A system for managing and processing data blocks in a distributed computing environment addresses the challenge of efficiently storing, transmitting, and retrieving structured data across multiple nodes. The system organizes data into discrete blocks, each containing a self-contained unit of information, to facilitate scalable and fault-tolerant operations. Each data block is formatted as a JavaScript Object Notation (JSON) object, enabling standardized, human-readable, and machine-parsable data representation. JSON objects within the data blocks support nested structures, key-value pairs, and various data types, allowing flexible and extensible data modeling. The system leverages JSON's interoperability to ensure seamless integration with diverse applications, APIs, and programming languages. By using JSON objects, the system enhances data portability, simplifies serialization and deserialization processes, and reduces parsing complexity. The structured format also supports metadata inclusion, enabling efficient indexing, querying, and validation of data blocks. This approach improves data consistency, reduces transmission overhead, and accelerates processing in distributed systems. The system may further include mechanisms for encrypting, compressing, or signing JSON objects to ensure security and integrity during transmission and storage. The use of JSON objects in data blocks enables efficient handling of structured data in distributed environments, improving scalability, reliability, and interoperability.

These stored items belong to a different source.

--- src/hdl/dacs_sequencer.sv ---
// dacs_sequencer: access, burst, refresh and row-reuse cycle sequencing.
// assumes the processor holds no second request before the last ready of
// the previous one, and an external timer raises refresh_req_i as a level.
`timescale 1ns/1ps
module dacs_sequencer #(
  parameter int ADDR_W = dacs_pkg::ADDR_W_DEF,
  parameter int ROW_W  = dacs_pkg::ROW_W_DEF,
  parameter int COL_W  = dacs_pkg::COL_W_DEF
) (
  // clock and reset
  input  wire logic              sys_clk_i,
  input  wire logic              resetn_i,
  // processor request
  input  wire logic              req_i,
  input  wire logic [ADDR_W-1:0] addr_i,
  input  wire logic              write_i,
  input  wire logic              instr_i,
  input  wire logic              burst_i,
  input  wire logic              burst_last_indicator_i,
  output logic                   ready_o,
  // configuration levels
  input  wire logic              cycle_extend_i,
  input  wire logic              instr_open_row_reuse_i,
  input  wire logic              data_open_row_reuse_i,
  // refresh
  input  wire logic              refresh_req_i,
  output logic                   refreshing_o,
  // dram
  output logic [ROW_W-1:0]       row_addr_o,
  output logic [COL_W-1:0]       col_addr_o,
  output logic                   ras_n_o,
  output logic                   cas_n_o,
  output logic                   we_n_o
);

  // ****************************************************************
  // parameter check
  // ****************************************************************
  if (ROW_W + COL_W > ADDR_W || ROW_W < 1 || COL_W < 1) begin : g_chk
    $error("dacs_sequencer: row and column widths do not fit the address");
  end

  // ****************************************************************
  // reset release
  // ****************************************************************
  logic rst_n;

  dacs_reset_sync u_rst (
    .sys_clk_i     (sys_clk_i),
    .resetn_i      (resetn_i),
    .sync_resetn_o (rst_n)
  );

  // ****************************************************************
  // request capture and decode
  // ****************************************************************
  dacs_pkg::dacs_state_e state;
  dacs_pkg::dacs_state_e next_state;

  logic              pend_q;
  logic [ADDR_W-1:0] addr_q;
  logic              write_q;
  logic              instr_q;
  logic              burst_q;
  logic              ref_tail_q;
  logic [ROW_W-1:0]  open_row_q;

  wire [ADDR_W-1:0] cur_addr  = req_i ? addr_i : addr_q;
  wire              cur_write = req_i ? write_i : write_q;
  wire              cur_instr = req_i ? instr_i : instr_q;
  wire [ROW_W-1:0]  cur_row   = cur_addr[dacs_pkg::COL_LSB+COL_W +: ROW_W];
  wire [COL_W-1:0]  cur_col   = cur_addr[dacs_pkg::COL_LSB +: COL_W];
  wire              want      = req_i | pend_q;
  wire              row_hit   = (cur_row == open_row_q);
  // reuse choice follows the kind of the access that just finished
  wire              reuse_sel = instr_q ? instr_open_row_reuse_i
                                        : data_open_row_reuse_i;
  // refresh precharge gets its own extra cycle in extend mode
  wire              pre_end   = (state == dacs_pkg::ST_PRE2
                                 && !(ref_tail_q && cycle_extend_i))
                                || state == dacs_pkg::ST_PREX;
  wire              seq_free  = state == dacs_pkg::ST_IDLE || pre_end;
  wire              last_word = burst_last_indicator_i || !burst_q;
  wire              word_cyc  = state == dacs_pkg::ST_DATA
                                || state == dacs_pkg::ST_BURST;
  wire              take_row  = seq_free && !refresh_req_i && want;
  wire              take_hit  = state == dacs_pkg::ST_OPEN && want
                                && row_hit && !refresh_req_i;
  wire              take      = take_row || take_hit;

  // row address is the one combinational output path
  assign row_addr_o = addr_i[dacs_pkg::COL_LSB+COL_W +: ROW_W];

  // ****************************************************************
  // next state
  // ****************************************************************
  always_comb begin
    next_state = state;
    case (state)
      dacs_pkg::ST_IDLE, dacs_pkg::ST_PRE2, dacs_pkg::ST_PREX: begin
        if (state == dacs_pkg::ST_PRE2 && !pre_end) begin
          next_state = dacs_pkg::ST_PREX;
        end else if (refresh_req_i) begin
          // refresh wins; the contending request waits in pend_q
          next_state = dacs_pkg::ST_REF1;
        end else if (want) begin
          next_state = dacs_pkg::ST_ROW;
        end else begin
          next_state = dacs_pkg::ST_IDLE;
        end
      end
      dacs_pkg::ST_ROW: begin
        // first burst word shares this path with a simple access
        next_state = cycle_extend_i ? dacs_pkg::ST_EXT
                                    : dacs_pkg::ST_COL;
      end
      dacs_pkg::ST_EXT:  next_state = dacs_pkg::ST_COL;
      dacs_pkg::ST_COL:  next_state = dacs_pkg::ST_DATA;
      dacs_pkg::ST_DATA, dacs_pkg::ST_BURST: begin
        if (!last_word) begin
          next_state = dacs_pkg::ST_BURST;
        end else if (reuse_sel) begin
          next_state = dacs_pkg::ST_OPEN;
        end else begin
          next_state = dacs_pkg::ST_PRE1;
        end
      end
      dacs_pkg::ST_PRE1: next_state = dacs_pkg::ST_PRE2;
      dacs_pkg::ST_OPEN: begin
        if (take_hit) begin
          next_state = cycle_extend_i ? dacs_pkg::ST_EXT
                                      : dacs_pkg::ST_COL;
        end else if (refresh_req_i || want) begin
          // miss or refresh: close the row, precharge, then reopen or refresh
          next_state = dacs_pkg::ST_PRE1;
        end else begin
          next_state = dacs_pkg::ST_OPEN;
        end
      end
      dacs_pkg::ST_REF1: next_state = dacs_pkg::ST_REF2;
      dacs_pkg::ST_REF2: next_state = dacs_pkg::ST_REF3;
      dacs_pkg::ST_REF3: begin
        next_state = cycle_extend_i ? dacs_pkg::ST_REFX
                                    : dacs_pkg::ST_PRE1;
      end
      dacs_pkg::ST_REFX: next_state = dacs_pkg::ST_PRE1;
      default:           next_state = dacs_pkg::ST_IDLE;
    endcase
  end

  // ****************************************************************
  // registered output values
  // ****************************************************************
  wire next_ras  = !(next_state == dacs_pkg::ST_IDLE
                     || next_state == dacs_pkg::ST_PRE1
                     || next_state == dacs_pkg::ST_PRE2
                     || next_state == dacs_pkg::ST_PREX);
  wire next_cas  = next_state == dacs_pkg::ST_COL
                   || next_state == dacs_pkg::ST_DATA
                   || next_state == dacs_pkg::ST_BURST;
  wire next_rdy  = next_state == dacs_pkg::ST_DATA
                   || next_state == dacs_pkg::ST_BURST;
  wire next_refr = next_state == dacs_pkg::ST_REF1
                   || next_state == dacs_pkg::ST_REF2
                   || next_state == dacs_pkg::ST_REF3
                   || next_state == dacs_pkg::ST_REFX;
  wire [COL_W-1:0] next_col =
    (next_state == dacs_pkg::ST_COL)   ? cur_col :
    (next_state == dacs_pkg::ST_BURST) ? col_addr_o + 1'b1 : col_addr_o;

  // ****************************************************************
  // registers
  // ****************************************************************
  always_ff @(posedge sys_clk_i or negedge rst_n) begin
    if (!rst_n) begin
      state   <= dacs_pkg::ST_IDLE;
      ras_n_o <= 1'b1;
      cas_n_o <= 1'b1;
      we_n_o  <= 1'b1;
      ready_o <= 1'b0;
      refreshing_o <= 1'b0;
      col_addr_o   <= '0;
    end else begin
      state   <= next_state;
      ras_n_o <= !next_ras;
      cas_n_o <= !next_cas;
      we_n_o  <= !(next_cas && cur_write);
      ready_o <= next_rdy;
      refreshing_o <= next_refr;
      col_addr_o   <= next_col;
    end
  end

  always_ff @(posedge sys_clk_i or negedge rst_n) begin
    if (!rst_n) begin
      pend_q     <= 1'b0;
      addr_q     <= '0;
      write_q    <= 1'b0;
      instr_q    <= 1'b0;
      burst_q    <= 1'b0;
      ref_tail_q <= 1'b0;
      open_row_q <= '0;
    end else begin
      pend_q <= want && !take;
      if (req_i) begin
        addr_q  <= addr_i;
        write_q <= write_i;
        instr_q <= instr_i;
        burst_q <= burst_i;
      end
      if (next_state == dacs_pkg::ST_ROW) begin
        open_row_q <= cur_row;
      end
      if (state == dacs_pkg::ST_REF1) begin
        ref_tail_q <= 1'b1;
      end else if (pre_end) begin
        ref_tail_q <= 1'b0;
      end
    end
  end
endmodule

20. The system of claim 16 , wherein the device of the second user is configured to: receive the information pointing to the location of the encrypted content, the ordered list and the group key; determine that the first user is trusted based on the identity information of the first user; if it is determined that the first user is trusted, retrieve the ordered list and the group key using the information pointing to the ordered list and the group key; and verify signatures of the first data block and the group key by discovering and retrieving a public key of the first user.
This invention relates to secure content sharing systems where encrypted content is distributed among users in a group. The problem addressed is ensuring that only trusted users can access and verify the integrity of shared encrypted content. The system involves a first user encrypting content and generating a group key, then distributing information about the encrypted content, an ordered list of data blocks, and the group key to a second user. The second user's device is configured to receive this information, verify the trustworthiness of the first user based on their identity information, and if trusted, retrieve the ordered list and group key. The device then verifies the integrity of the first data block and the group key by obtaining the first user's public key and checking their digital signatures. This ensures that the content and key are authentic and have not been tampered with. The system enhances security in group-based content sharing by combining trust verification with cryptographic validation.
Unknown
January 16, 2018
Browse 5M+ US patents with plain-English claim translations and AI-generated analysis.